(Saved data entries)
+ + + + +

**config.mk**
```make
export PLATFORM = sky130hd
export DESIGN_NAME = qoa_slice_decoder
export DESIGN_NICKNAME = d
export VERILOG_FILES = /design/src/rtl/qoa_slice_decoder.sv
export SDC_FILE = /design/constraint.sdc
export NUM_CORES = 2
export LEC_CHECK = 0
export CAP_MARGIN = 20
export CORE_MARGIN = 4
export CORE_UTILIZATION = 30
export CTS_BUF_LIST = sky130_fd_sc_hd__clkbuf_8
export DETAILED_ROUTE_END_ITERATION = 10
export GPL_ROUTABILITY_DRIVEN = 1
export PLACE_DENSITY = 0.48
export SLEW_MARGIN = 20
export SYNTH_ARGS = -nofsm -noshare
export SYNTH_HDL_FRONTEND = slang
export SYNTH_SLANG_ARGS = --single-unit
```
**constraint.sdc**
```tcl
create_clock -name sys_clk -period 23.8 [get_ports sys_clk]
set_input_delay 4.76 -clock sys_clk [delete_from_list [all_inputs] [get_ports sys_clk]]
set_output_delay 4.76 -clock sys_clk [all_outputs]
set_load 0.01 [all_outputs]
```
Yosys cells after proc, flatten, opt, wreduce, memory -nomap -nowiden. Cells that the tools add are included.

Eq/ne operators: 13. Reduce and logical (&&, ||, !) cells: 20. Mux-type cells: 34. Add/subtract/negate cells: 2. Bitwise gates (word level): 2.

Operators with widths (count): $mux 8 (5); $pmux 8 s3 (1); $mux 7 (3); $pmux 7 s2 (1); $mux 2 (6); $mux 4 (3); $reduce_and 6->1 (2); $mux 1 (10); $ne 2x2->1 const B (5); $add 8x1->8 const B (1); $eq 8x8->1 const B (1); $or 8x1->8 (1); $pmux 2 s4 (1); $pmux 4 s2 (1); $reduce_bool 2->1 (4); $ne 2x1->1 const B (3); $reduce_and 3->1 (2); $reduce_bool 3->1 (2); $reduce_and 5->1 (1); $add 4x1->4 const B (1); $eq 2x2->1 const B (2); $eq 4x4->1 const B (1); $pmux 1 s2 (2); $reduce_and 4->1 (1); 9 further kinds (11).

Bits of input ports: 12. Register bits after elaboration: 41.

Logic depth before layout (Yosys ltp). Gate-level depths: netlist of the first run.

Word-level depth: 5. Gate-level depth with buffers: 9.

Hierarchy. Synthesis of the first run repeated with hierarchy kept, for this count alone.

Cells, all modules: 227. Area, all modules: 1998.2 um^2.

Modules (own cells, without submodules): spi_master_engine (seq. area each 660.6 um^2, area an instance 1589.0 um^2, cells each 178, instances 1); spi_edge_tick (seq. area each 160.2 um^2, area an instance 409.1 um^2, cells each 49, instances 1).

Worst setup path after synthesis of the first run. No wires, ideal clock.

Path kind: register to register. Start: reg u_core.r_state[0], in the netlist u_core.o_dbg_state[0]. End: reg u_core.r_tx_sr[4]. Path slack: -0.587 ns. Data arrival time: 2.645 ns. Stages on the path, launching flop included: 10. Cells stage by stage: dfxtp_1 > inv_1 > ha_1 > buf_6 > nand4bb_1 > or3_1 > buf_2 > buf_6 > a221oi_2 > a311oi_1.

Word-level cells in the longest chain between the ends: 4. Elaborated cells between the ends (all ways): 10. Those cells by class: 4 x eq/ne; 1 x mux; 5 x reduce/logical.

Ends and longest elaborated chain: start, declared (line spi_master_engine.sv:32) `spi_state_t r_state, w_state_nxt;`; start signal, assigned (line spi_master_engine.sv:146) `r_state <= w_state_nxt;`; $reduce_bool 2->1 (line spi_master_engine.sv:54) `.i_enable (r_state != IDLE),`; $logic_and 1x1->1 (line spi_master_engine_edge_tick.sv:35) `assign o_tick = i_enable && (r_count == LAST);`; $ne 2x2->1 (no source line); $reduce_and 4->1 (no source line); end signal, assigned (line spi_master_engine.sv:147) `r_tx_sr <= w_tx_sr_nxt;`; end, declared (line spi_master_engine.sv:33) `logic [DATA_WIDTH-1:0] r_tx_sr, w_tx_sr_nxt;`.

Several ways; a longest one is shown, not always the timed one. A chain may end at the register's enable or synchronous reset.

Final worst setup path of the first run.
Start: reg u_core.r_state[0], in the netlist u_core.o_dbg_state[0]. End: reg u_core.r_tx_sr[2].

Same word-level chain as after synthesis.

+ + + + +

● **What is expected**
Your task for the entries above: copy exactly the span starting with the line with "Yosys cells after" and going on through the line with "Worst setup path after", both lines included, and nothing else.

● **Completed exercise**
Yosys cells after proc, flatten, opt, wreduce, memory -nomap -nowiden. Cells that the tools add are included.

Eq/ne operators: 13. Reduce and logical (&&, ||, !) cells: 20. Mux-type cells: 34. Add/subtract/negate cells: 2. Bitwise gates (word level): 2.

Operators with widths (count): $mux 8 (5); $pmux 8 s3 (1); $mux 7 (3); $pmux 7 s2 (1); $mux 2 (6); $mux 4 (3); $reduce_and 6->1 (2); $mux 1 (10); $ne 2x2->1 const B (5); $add 8x1->8 const B (1); $eq 8x8->1 const B (1); $or 8x1->8 (1); $pmux 2 s4 (1); $pmux 4 s2 (1); $reduce_bool 2->1 (4); $ne 2x1->1 const B (3); $reduce_and 3->1 (2); $reduce_bool 3->1 (2); $reduce_and 5->1 (1); $add 4x1->4 const B (1); $eq 2x2->1 const B (2); $eq 4x4->1 const B (1); $pmux 1 s2 (2); $reduce_and 4->1 (1); 9 further kinds (11).

Bits of input ports: 12. Register bits after elaboration: 41.

Logic depth before layout (Yosys ltp). Gate-level depths: netlist of the first run.

Word-level depth: 5. Gate-level depth with buffers: 9.

Hierarchy. Synthesis of the first run repeated with hierarchy kept, for this count alone.

Cells, all modules: 227. Area, all modules: 1998.2 um^2.

Modules (own cells, without submodules): spi_master_engine (seq. area each 660.6 um^2, area an instance 1589.0 um^2, cells each 178, instances 1); spi_edge_tick (seq. area each 160.2 um^2, area an instance 409.1 um^2, cells each 49, instances 1).

Worst setup path after synthesis of the first run. No wires, ideal clock.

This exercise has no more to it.